Infatti non è condivisa da Gesù!

Il servo vede in Dio un padrone severo che castiga. Non vede un Dio che ama...

Davanti a un padrone così, lui ha paura e si nasconde dietro l'osservanza esatta della legge. Pensa che, agendo in questo modo, eviterà il giudizio e che non sarà castigato.

È così che pensavano i farisei.

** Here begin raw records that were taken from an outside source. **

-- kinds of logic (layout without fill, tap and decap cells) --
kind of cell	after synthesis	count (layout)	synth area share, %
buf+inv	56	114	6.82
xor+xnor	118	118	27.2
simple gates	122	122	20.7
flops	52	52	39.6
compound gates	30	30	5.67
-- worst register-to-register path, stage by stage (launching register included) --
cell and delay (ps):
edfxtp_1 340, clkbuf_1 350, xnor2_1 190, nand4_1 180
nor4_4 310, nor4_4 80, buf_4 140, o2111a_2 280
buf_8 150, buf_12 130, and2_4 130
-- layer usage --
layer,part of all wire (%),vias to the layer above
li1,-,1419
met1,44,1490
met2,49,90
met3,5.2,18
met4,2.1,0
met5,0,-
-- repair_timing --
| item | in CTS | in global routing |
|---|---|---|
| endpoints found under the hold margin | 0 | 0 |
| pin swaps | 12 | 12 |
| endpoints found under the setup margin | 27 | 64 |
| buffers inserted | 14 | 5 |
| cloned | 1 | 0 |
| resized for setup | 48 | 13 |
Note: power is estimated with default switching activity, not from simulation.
$ cat src/rtl/reg_select_pkg.sv
// Shared types for the register-select decoder: FSM states, IR field-select codes,
// and small helpers for strobe priority and strobe counting.
package reg_select_pkg;

  typedef enum logic [1:0] {
    IDLE = 2'd0,
    SCAN = 2'd1,
    DONE = 2'd2
  } state_e;

  typedef enum logic [1:0] {
    FSEL_NONE = 2'd0,
    FSEL_RA   = 2'd1,
    FSEL_RB   = 2'd2,
    FSEL_RC   = 2'd3
  } fsel_e;

  // gra outranks grb, which outranks grc
  function automatic fsel_e pick_field(input logic gra, input logic grb, input logic grc);
    if (gra) return FSEL_RA;
    if (grb) return FSEL_RB;
    if (grc) return FSEL_RC;
    return FSEL_NONE;
  endfunction

  function automatic logic [1:0] gr_count(input logic a, input logic b, input logic c);
    return {1'b0, a} + {1'b0, b} + {1'b0, c};
  endfunction

endpackage

$ cat src/rtl/reg_select_decoder_if.sv
// IR field/strobe inputs and register-file select outputs of the decoder.
interface reg_select_decoder_if #(
  parameter int SEL_W = 4
);
  localparam int N_OUT = 2 ** SEL_W;

  logic [SEL_W-1:0] ir_ra;
  logic [SEL_W-1:0] ir_rb;
  logic [SEL_W-1:0] ir_rc;
  logic             gra;
  logic             grb;
  logic             grc;
  logic             r_in;
  logic             r_out;
  logic             ba_out;
  logic             scan_start;
  logic [N_OUT-1:0] rin_sel;
  logic [N_OUT-1:0] rout_sel;
  logic             err_multi;
  logic             scan_busy;
  logic             scan_done;

  modport master (
    output ir_ra, ir_rb, ir_rc, gra, grb, grc, r_in, r_out, ba_out, scan_start,
    input  rin_sel, rout_sel, err_multi, scan_busy, scan_done
  );

  modport slave (
    input  ir_ra, ir_rb, ir_rc, gra, grb, grc, r_in, r_out, ba_out, scan_start,
    output rin_sel, rout_sel, err_multi, scan_busy, scan_done
  );

endinterface
**src/rtl/and2_bist_if.sv**
```systemverilog
// Signal bundle between the and2 BIST controller (master) and the environment
// that owns start and the DUT response c (slave).
interface and2_bist_if #(
    parameter int WIDTH = 2
);
    logic             start;
    logic [WIDTH-1:0] a;
    logic [WIDTH-1:0] b;
    logic [WIDTH-1:0] c;
    logic             busy;
    logic             done;
    logic             pass;
    logic [7:0]       error_cnt;
    logic [7:0]       first_err_idx;

    modport master (
        input  start, c,
        output a, b, busy, done, pass, error_cnt, first_err_idx
    );

    modport slave (
        output start, c,
        input  a, b, busy, done, pass, error_cnt, first_err_idx
    );
endinterface

```
**src/rtl/and2_bist.sv**
```systemverilog
// Exhaustive-sweep BIST for an and2 block: drives {b,a} = vector index, checks
// c against a delayed a&b and reports mismatch count and first failing index.
//
// state | meaning
// IDLE  | waiting for start after reset
// RUN   | presenting vectors 0..NUM_VECTORS-1
// DRAIN | LATENCY cycles letting the last responses arrive
// DONE  | results held until next start
module and2_bist #(
    parameter int WIDTH       = 2,
    parameter int LATENCY     = 1,
    parameter int NUM_VECTORS = 16
) (
    input  logic           clk,
    input  logic           reset,
    and2_bist_if.master    bus
);
    localparam int AB_W  = 2 * WIDTH;
    localparam int IDX_W = 10;
    localparam int DRN_W = 2;

    typedef enum logic [1:0] {IDLE, RUN, DRAIN, DONE} state_t;

    state_t             state;
    logic [IDX_W-1:0]   vec_idx;
    logic [AB_W-1:0]    ab;
    logic [DRN_W-1:0]   drain_cnt;
    logic [WIDTH-1:0]   exp_pipe [LATENCY];
    logic [7:0]         idx_pipe [LATENCY];
    logic [LATENCY-1:0] vld_pipe;
    logic               busy_r;
    logic               done_r;
    logic               pass_r;
    logic [7:0]         err_r;
    logic [7:0]         fidx_r;

    logic               mismatch;
    logic [7:0]         err_next;

    always_comb begin
        mismatch = vld_pipe[LATENCY-1] && (bus.c != exp_pipe[LATENCY-1]);
        err_next = err_r;
        if (mismatch && err_r != 8'hFF) begin
            err_next = err_r + 8'd1;
        end
    end

    always_ff @(posedge clk or negedge reset) begin
        if (!reset) begin
            state     <= IDLE;
            vec_idx   <= '0;
            ab        <= '0;
            drain_cnt <= '0;
            vld_pipe  <= '0;
            for (int i = 0; i < LATENCY; i++) begin
                exp_pipe[i] <= '0;
                idx_pipe[i] <= '0;
            end
            busy_r    <= 1'b0;
            done_r    <= 1'b0;
            pass_r    <= 1'b0;
            err_r     <= 8'd0;
            fidx_r    <= 8'd0;
        end else begin
            // Expected value and valid travel alongside the DUT's own latency.
            exp_pipe[0] <= ab[WIDTH-1:0] & ab[AB_W-1:WIDTH];
            idx_pipe[0] <= vec_idx[7:0];
            vld_pipe[0] <= (state == RUN);
            for (int i = 1; i < LATENCY; i++) begin
                exp_pipe[i] <= exp_pipe[i-1];
                idx_pipe[i] <= idx_pipe[i-1];
                vld_pipe[i] <= vld_pipe[i-1];
            end

            if (mismatch) begin
                err_r <= err_next;
                if (err_r == 8'd0) begin
                    fidx_r <= idx_pipe[LATENCY-1];
                end
            end

            case (state)
                IDLE, DONE: begin
                    if (bus.start) begin
                        state   <= RUN;
                        vec_idx <= '0;
                        ab      <= '0;
                        busy_r  <= 1'b1;
                        done_r  <= 1'b0;
                        pass_r  <= 1'b0;
                        err_r   <= 8'd0;
                        fidx_r  <= 8'hFF;
                    end
                end
                RUN: begin
                    if (vec_idx == IDX_W'(NUM_VECTORS - 1)) begin
                        state     <= DRAIN;
                        ab        <= '0;
                        drain_cnt <= DRN_W'(LATENCY - 1);
                    end else begin
                        vec_idx <= vec_idx + IDX_W'(1);
                        ab      <= ab + AB_W'(1);
                    end
                end
                DRAIN: begin
                    if (drain_cnt == '0) begin
                        state  <= DONE;
                        busy_r <= 1'b0;
                        done_r <= 1'b1;
                        pass_r <= (err_next == 8'd0);
                    end else begin
                        drain_cnt <= drain_cnt - DRN_W'(1);
                    end
                end
                default: state <= IDLE;
            endcase
        end
    end

    assign bus.a             = ab[WIDTH-1:0];
    assign bus.b             = ab[AB_W-1:WIDTH];
    assign bus.busy          = busy_r;
    assign bus.done          = done_r;
    assign bus.pass          = pass_r;
    assign bus.error_cnt     = err_r;
    assign bus.first_err_idx = fidx_r;
endmodule

```
**src/flat_wrapper.sv**
```systemverilog
// flat-port wrapper written by rule: the top's interface ports become plain ports
module and2_bist_flat 
#(
    parameter int WIDTH       = 2,
    parameter int LATENCY     = 1,
    parameter int NUM_VECTORS = 16
)
  (clk, reset, bus_start, bus_c, bus_a, bus_b, bus_busy, bus_done, bus_pass, bus_error_cnt, bus_first_err_idx);
  and2_bist_if #(.WIDTH(WIDTH)) bus_i ();
  input  logic clk;
  input  logic reset;
  input wire logic [$bits(bus_i.start)-1:0] bus_start;
  input wire logic [$bits(bus_i.c)-1:0] bus_c;
  output wire logic [$bits(bus_i.a)-1:0] bus_a;
  output wire logic [$bits(bus_i.b)-1:0] bus_b;
  output wire logic [$bits(bus_i.busy)-1:0] bus_busy;
  output wire logic [$bits(bus_i.done)-1:0] bus_done;
  output wire logic [$bits(bus_i.pass)-1:0] bus_pass;
  output wire logic [$bits(bus_i.error_cnt)-1:0] bus_error_cnt;
  output wire logic [$bits(bus_i.first_err_idx)-1:0] bus_first_err_idx;
  assign bus_i.start = bus_start;
  assign bus_i.c = bus_c;
  assign bus_a = bus_i.a;
  assign bus_b = bus_i.b;
  assign bus_busy = bus_i.busy;
  assign bus_done = bus_i.done;
  assign bus_pass = bus_i.pass;
  assign bus_error_cnt = bus_i.error_cnt;
  assign bus_first_err_idx = bus_i.first_err_idx;
  and2_bist #(.WIDTH(WIDTH), .LATENCY(LATENCY), .NUM_VECTORS(NUM_VECTORS)) u_core (.clk(clk), .reset(reset), .bus(bus_i));
endmodule
```
**config.mk**
```make
export PLATFORM = sky130hd
export DESIGN_NAME = and2_bist_flat
export DESIGN_NICKNAME = d
export VERILOG_FILES = /design/src/rtl/and2_bist_if.sv /design/src/rtl/and2_bist.sv /design/src/flat_wrapper.sv
export SDC_FILE = /design/constraint.sdc
export NUM_CORES = 1
export LEC_CHECK = 0
export ABC_AREA = 1
export CAP_MARGIN = 30
export CELL_PAD_IN_SITES_DETAIL_PLACEMENT = 1
export CELL_PAD_IN_SITES_GLOBAL_PLACEMENT = 2
export CORE_MARGIN = 2
export CORE_UTILIZATION = 36
export DETAILED_ROUTE_END_ITERATION = 8
export PLACE_DENSITY_LB_ADDON = 0.1
export SETUP_SLACK_MARGIN = 0.05
export SYNTH_ARGS = -nofsm -noshare
export SYNTH_HDL_FRONTEND = slang
export SYNTH_SLANG_ARGS = --single-unit
```
**constraint.sdc**
```tcl
create_clock -name clk -period 4.8 [get_ports clk]
set_clock_uncertainty 0.05 [all_clocks]
set_input_delay 0.96 -clock clk [delete_from_list [all_inputs] [get_ports clk]]
set_output_delay 0.96 -clock clk [all_outputs]
set_load 0.05 [all_outputs]
```
---- Yosys cells after proc, flatten, opt, wreduce, memory -nomap -nowiden ----
Index checks and enable logic that the tools add are counted.
cells by class
  $add $sub $neg .......................... 4
  eq/ne operators ......................... 11
  muxes and demuxes ....................... 29
  bitwise logic cells ..................... 1
  reduce and logical (&&, ||, !) cells .... 15
operators by type and width
  operator                                        number
  two-way mux 8 bit                               8
  two-way mux 10 bit                              2
  case mux 10 bit (2 select lines)                1
  logical NOT 8 bit                               2
  AND reduction 3 bit                             4
  adder 10 x 1 -> 10 bit, second input constant   1
  == test 10 x 4 -> 1 bit, second input constant  1
  two-way mux 2 bit                               5
  adder 8 x 1 -> 8 bit, second input constant     1
  two-way mux 4 bit                               2
  != test 2 bit, second input constant            4
  != test 8 bit, second input constant            1
  case mux 4 bit (2 select lines)                 1
  case mux 1 bit (2 select lines)                 3
  case mux 2 bit (3 select lines)                 1
  nonzero test 2 bit                              3
  two-way mux 1 bit                               5
  adder 4 x 1 -> 4 bit, second input constant     1
  == test 2 bit, second input constant            2
  logical NOT 2 bit                               2
  case mux 2 bit (2 select lines)                 1
  bitwise AND 2 bit                               1
  == test 2 x 1 -> 1 bit, second input constant   1
  logical AND 1 bit                               2
  other kinds (5)                                 5
storage, ports and cells
  bits in registers ....................... 48
  input bits .............................. 5
  output and inout port bits .............. 23
  logic and storage cells ................. 72

---- Logic depth before layout (Yosys ltp) ----
Gate-level depths: netlist (run 1).
  depth in word-level cells ............... 7
  gate-level depth with buffers ........... 12
  mapped depth without buffers ............ 12

---- Least setup slack after synthesis (run 1) ----
OpenSTA, ideal clock, no wires.
  kind .................................... reg2reg
  start point ............................. register u_core.err_r[0], in the netlist u_core.bus.error_cnt[0]
  end point ............................... register u_core.pass_r, in the netlist u_core.bus.pass
  setup time .............................. 0.118 ns
  data arrival time ....................... 1.711 ns
  required time ........................... 4.632 ns
  slack ................................... 2.921 ns
  stages on the path, launching flop included .. 11
  buffers on the path ..................... 0
  clock period less this slack ............ 1.879 ns
  path through ............................ dfrtp_1 ha_1 nand2_1 nor2_4 nand2_4 nand3_4 inv_2 o21ai_1 nor2_1 nand3_1 nand2_1
between the ends
  word-level cells in the longest chain between the ends .. 6
  elaborated cells on any way between the ends .. 7
  classes of those cells .................. add/sub (1); eq/ne (1); mux (3); reduce/logical (2)
RTL lines
  item                                                                          RTL line          text
  start: declaration                                                            and2_bist.sv:34   logic [7:0] err_r;
  start signal: assignment                                                      and2_bist.sv:76   err_r <= err_next;
  parallel branches: the longest is 2 deep, another holds adder 8 x 1 -> 8 bit  -
  two-way mux 8 bit (*)                                                         and2_bist.sv:43   if (mismatch && err_r != 8'hFF) begin
  logical NOT 8 bit (*)                                                         and2_bist.sv:110  pass_r <= (err_next == 8'd0);
  two-way mux 1 bit (*)                                                         and2_bist.sv:106  if (drain_cnt == '0) begin
  case mux 1 bit (2 select lines) (*)                                           and2_bist.sv:82   case (state)
  end signal: assignment                                                        and2_bist.sv:110
  end: declaration                                                              and2_bist.sv:33   logic pass_r;
Mark *: on every way between the ends. The select of a mux whose other input is x is not followed.
A chain may end at the register's enable or synchronous reset.

---- Worst setup path after layout (run 1) ----
  start point ............................. register u_core.err_r[6], in the netlist u_core.bus.error_cnt[6]
  end point ............................... output port bus_error_cnt[6]
RTL lines
  item              RTL line            text
  end: declaration  flat_wrapper.sv:19  output wire logic [$bits(bus_i.error_cnt)-1:0] bus_error_cnt;
No word-level cell between the ends.

==> results of run 1 <==
flip-flops by register name (all words and copies together), names as in the netlist:
name                      count
u_core.ab                     4
u_core.bus.busy               1
u_core.bus.done               1
u_core.bus.error_cnt          8
u_core.bus.first_err_idx      8
u_core.bus.pass               1
u_core.drain_cnt              2
u_core.exp_pipe               2
u_core.idx_pipe               8
u_core.state                  2
u_core.vec_idx               10
u_core.vld_pipe               1
per-stage QoR:
stage / instance area [µm²] / utilization, % / power (µW) / hold slack (ps) / setup WS (ps)
after detailed placement: 2794 / 41.82 / 1352 / 372.8 / 2226
after floorplan: 2440 / - / 1138 / 344.1 / 2921
final: 2909 / 43.54 / 1634 / 406.7 / 2133
after global placement: 2794 / 41.82 / 1341 / 372.8 / 2293
after global routing: 2909 / 43.54 / 1776 / 420.2 / 2080
after CTS: 2909 / 43.54 / 1665 / 393.3 / 2103
synth_stat cells (all sizes together):
cell type and instances:
dfrtp 48, buf 2, xnor2 1, a31oi 1, nor4 2, clkinv 1
nor3 3, nand3 23, o21a 1, o21ai 17, or2 1, ha 8
inv 42, nand3b 2, a21oi 8, xor2 5, nand4 10, nand2 102
nor2 19
final timing paths:
check | from | to | slack [ps] | cells after the start
max | u_core.bus.error_cnt[6]$_DFF_PN0_ | bus_error_cnt[6] | 2130 | 1
max in group asynchronous | reset | u_core.idx_pipe[3]$_DFF_PN0_ | 3580 | 2
max reg2reg | u_core.state[1]$_DFFE_PN0P_ | u_core.vec_idx[3]$_DFFE_PN0P_ | 2740 | 8
min reg2reg | u_core.vec_idx[7]$_DFFE_PN0P_ | u_core.idx_pipe[7]$_DFF_PN0_ | 410 | 0
min in group asynchronous | reset | u_core.bus.error_cnt[5]$_DFF_PN0_ | 700 | 2
min | u_core.vec_idx[7]$_DFFE_PN0P_ | u_core.idx_pipe[7]$_DFF_PN0_ | 410 | 0
layout make-up:
cell class / count / area [µm²] / share of cell area (%)
clock buffer: 5 / 68.82 / 2.366
multi-input combinational: 203 / 1057 / 36.34
tap: 80 / 100.1 / 3.441
sequential: 48 / 1201 / 41.29
inverter: 43 / 162.7 / 5.591
clock inverter: 3 / 46.29 / 1.591
timing repair buffer: 28 / 272.8 / 9.376
power groups by stage:
stage / Sequential, µW / Combinational (µW) / Clock, µW
after floorplan: 730 / 407 / 0
after global placement: 567 / 774 / 0
after detailed placement: 571 / 782 / 0
after CTS: 563 / 785 / 318
after global routing: 577 / 868 / 332
final: 560 / 768 / 306
routing by layer:
metal | share of wire [%] | routed length, µm | global-route usage (%)
met2 | 47 | 2580 | 26.71
met1 | 50 | 2743 | 22.80
met5 | 0 | 0 | 0
met3 | 2.3 | 125 | 2.857
met4 | 1.1 | 61 | 4.261
cell usage in the layout (no fill, tap or decap), drive strengths merged:
| master | synthesis | layout |
|---|---|---|
| or2 | 1 | 1 |
| nand3b | 2 | 2 |
| a21oi | 8 | 8 |
| bufinv | 0 | 1 |
| nand2 | 102 | 102 |
| clkinvlp | 0 | 1 |
| a31oi | 1 | 1 |
| nand4 | 10 | 10 |
| clkbuf | 0 | 5 |
| ha | 8 | 8 |
| inv | 42 | 43 |
| o21ai | 17 | 17 |
| xnor2 | 1 | 1 |
| nand3 | 23 | 23 |
| nor2 | 19 | 19 |
| dfrtp | 48 | 48 |
| clkdlybuf4s50 | 0 | 26 |
| nor4 | 2 | 2 |
| buf | 2 | 2 |
| o21a | 1 | 1 |
| clkinv | 1 | 1 |
| nor3 | 3 | 3 |
| xor2 | 5 | 5 |
cells by family (layout without fill, tap and decap cells):
logic type      after synthesis  count (layout)  synth area share (%)
fa+ha+maj                     8               8                 4.103
xor+xnor                      6               6                 2.154
compound gates               27              27                 5.846
simple gates                162             162                 31.23
buf+inv                      45              79                 7.436
flops                        48              48                 49.23
==> flow_summary.json, run 1 <==
{
  "holdBufCountCts": 0,
  "cts_tree": "done",
  "antenna_found_initial": 0,
  "totalWireLength_um": 5511,
  "post_synth.cell_area_avg_um2": 8.243,
  "pin_count": 28,
  "drc": 0,
  "netlist_area_um2": 2440,
  "p_sw_share_pct": 46.08,
  "clock_path_buffers": 2,
  "ys_seq_area_share_pct": 49.23,
  "ant_nets": 0,
  "period_needed_ps": 2667,
  "synthCells": 296,
  "synthDominantCellAreaShare_pct": 49.23,
  "area_growth_pct": 19.23,
  "gp_congestion": 0.7197,
  "floorplan.initialDensity_pct": 36.52,
  "fmax_mhz": 374.9,
  "leakage_uw": 0.001435,
  "end_kind": "output pin",
  "cts_sinks": 48,
  "cts_max_level": 2,
  "grt_pass1_vias": 2098,
  "p_int_uw": 881.0,
  "power.net_switching_uw": 752.8,
  "die_y_um": 86.33,
  "worst-path-buf-inv": 1,
  "final_cells": 410,
  "clkSlewWorstSetupHoldPaths_ps": 100,
  "wire_per_inst_um": 13.44,
  "antenna_cells": 0,
  "cts-root-buf": "clkbuf_8",
  "synth.area.top_cells": "dfrtp_1, nand2_1, inv_1",
  "hpwl_um": 4061,
  "drv_cap": 0,
  "grt_max_degree": 49,
  "cpPeakStageDelay_ps": 860,
  "timing.final.crit_share_pct": 55.57,
  "overflow": 0,
  "cts_buffers": 5,
  "fp.dieW_um": 86.33,
  "grt_pass1_wl_um": 9791,
  "yosysWarnings": 0,
  "core-area_um2": 6681,
  "finalHoldViolations": 0,
  "first_pass_iters": 4,
  "fillers": 812,
  "critPathMaxFanout": 7,
  "ir_worst_vdd_mv": 0.1787,
  "finalSetupViolations": 0,
  "clock_latency_ps": 300,
  "setup_tns_ps": 0,
  "nets": 342,
  "critPathKind": "reg -> out",
  "hold_class": "reg -> reg",
  "cts_setup_buffers": 0,
  "crit_family": "buffers and inverters",
  "clkPwrFrac_pct": 18.7,
  "dieArea_um2": 7452,
  "max_slew_margin_pct": 58.00,
  "drive_gt1_share_pct": 11.82,
  "cp_slowest_cell": "clkdlybuf4s50_1",
  "critPathArrivalTime_ps": 1660,
  "p_per_area_nw_per_um2": 561.6,
  "synthesis.nets": 309,
  "viasPerCell": 4.832,
  "pwr-share-seq_pct": 34.3,
  "cts_resized": 0,
  "pwr-share-comb_pct": 47.0,
  "rows": 30,
  "vias": 1981,
  "slew_violations": 0,
  "critPathLaunchType": "register",
  "dp.cells": 402,
  "synth_top_area_cell": "dfrtp_1",
  "status": "complete, no violations",
  "io_buffers": 27,
  "worstPathRequired_ps": 3790,
  "ys_ff_latch": 48,
  "worst_pin_slew_ps": 630.1,
  "track_usage_pct": 16.43,
  "yosysUniqueCellTypes": 29,
  "drtIter0Drc": 64,
  "crit_chain": "clkdlybuf4s50_1",
  "rsz0062_at_grt": "false"
}
Power figures use the tool's default switching activity.
==> run 2, diff against run 1 <==
--- a/config.mk
+++ b/config.mk
@@ -10,7 +10,7 @@
 export CELL_PAD_IN_SITES_DETAIL_PLACEMENT = 1
 export CELL_PAD_IN_SITES_GLOBAL_PLACEMENT = 2
 export CORE_MARGIN = 2
-export CORE_UTILIZATION = 36
+export CORE_UTILIZATION = 33
 export DETAILED_ROUTE_END_ITERATION = 8
 export PLACE_DENSITY_LB_ADDON = 0.1
 export SETUP_SLACK_MARGIN = 0.05
==> constraint.sdc (replaced) <==
create_clock -name clk -period 2.72 [get_ports clk]
set_clock_uncertainty 0.05 [all_clocks]
set_input_delay 0.544 -clock clk [delete_from_list [all_inputs] [get_ports clk]]
set_output_delay 0.544 -clock clk [all_outputs]
set_load 0.05 [all_outputs]
==> run 2 against run 1 <==
Non-clock buffer count increased by 2. Sequential cell count unchanged. Sequential power increased by 77%. Die area increased by 8.7%. First-iteration DRC count decreased by 33%. Clock-buffer cell count unchanged. Critical path type unchanged. Critical endpoint unchanged. Largest cell class unchanged. Highest routed layer unchanged.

Essi infatti immaginavano Dio come un giudice severo che tratta le persone secondo il merito conquistato seguendo i 613 precetti che ogni ebreo doveva mettere in pratica: non avevano nessuna fiducia in Dio ma solo in se stessi e nel rispetto delle regole.

Ciò causava paura ed impediva loro di aprire il cuore per accogliere la nuova immagine di Dio che Gesù mostrava: un Dio che ama.

Facciamo l'esempio dei vostri genitori o di chi vi vuole bene.

Quando vi affidano un compito importante, voi lo fate perché avete paura o perché siete fieri di essere considerati all'altezza, fieri della fiducia e dell'amore che hanno nei vostri confronti?

Penso che scegliate la seconda opzione, vero? Quel SÌ che voi dite è un atto di amore in risposta all'amore, alla fiducia che ricevete.

Ecco. Il padrone, allora, al terzo servo risponde: "Servo malvagio e pigro, tu sapevi che mieto dove non ho seminato e raccolgo dove non ho sparso; avresti dovuto affidare il mio denaro ai banchieri e così, ritornando, avrei ritirato il mio con l'interesse!"

Il terzo personaggio non è stato nemmeno furbo, nemmeno coerente con l'immagine severa che aveva di Dio. Se immaginava un Dio così “castigatore” avrebbe dovuto, per lo meno, depositare il denaro in banca. Per questo è stato condannato... non da Dio, ma dall'idea sbagliata che si era fatto di Lui: la paura gli aveva paralizzato la vita.
Veniamo a noi...

Noi, che siamo cristiani, dobbiamo avere una grande certezza: tutti abbiamo ricevuto dei doni naturali e soprannaturali. È per questo che siamo chiamati a vivere sempre con atteggiamento di gratitudine verso il Signore! Ma non basta che noi diciamo: “Grazie Gesù” e poi facciamo i fatti nostri... No!

Il Signore vuole che siamo attivi e “industriosi” nel far crescere i doni che ci ha dato perché ci chiederà conto se abbiamo lavorato a questo scopo!

Ad esempio, se uno di voi ha il talento di dipingere, non lo deve lasciare perdere per pigrizia! E così pure per la musica, o la danza, o lo studio e così via...
Ma ci sono anche i doni soprannaturali. Cosa sono?

Sono doni presenti cuore dell'uomo che si devono far fruttificare: sono quei doni per il servizio alla comunità, per la costruzione del Regno di Dio su questa terra, il Regno che Gesù è venuto a portare venendo ad abitare in mezzo a noi.

Questi doni-talenti sono l'amore, la fraternità, la condivisione, la generosità, la capacità di ascolto... e continuate voi.

Tutti riceviamo dei doni soprannaturali, a seconda delle nostre capacità. Ciò che conta è che il dono sia posto al servizio di Dio.

Certo che questi, rispetto ai doni naturali, sono doni più difficili da far fruttificare perché costano sacrificio, chiedono di rinunciare alle nostre comodità, ai nostri desideri, al nostro voler primeggiare, al nostro egoismo...

I primi due servi della parabola non chiedono nulla, non calcolano, non misurano.

Con la più grande naturalità, quasi senza rendersene conto e senza cercare ricompensa, cominciano a lavorare affinché il dono ricevuto porti frutto, per Dio e per il suo Regno.

Il terzo servo invece ha paura e, per questo, non fa niente. Non guadagna nulla... anzi, perde persino ciò che prima aveva: prendere parte alla gioia di Dio.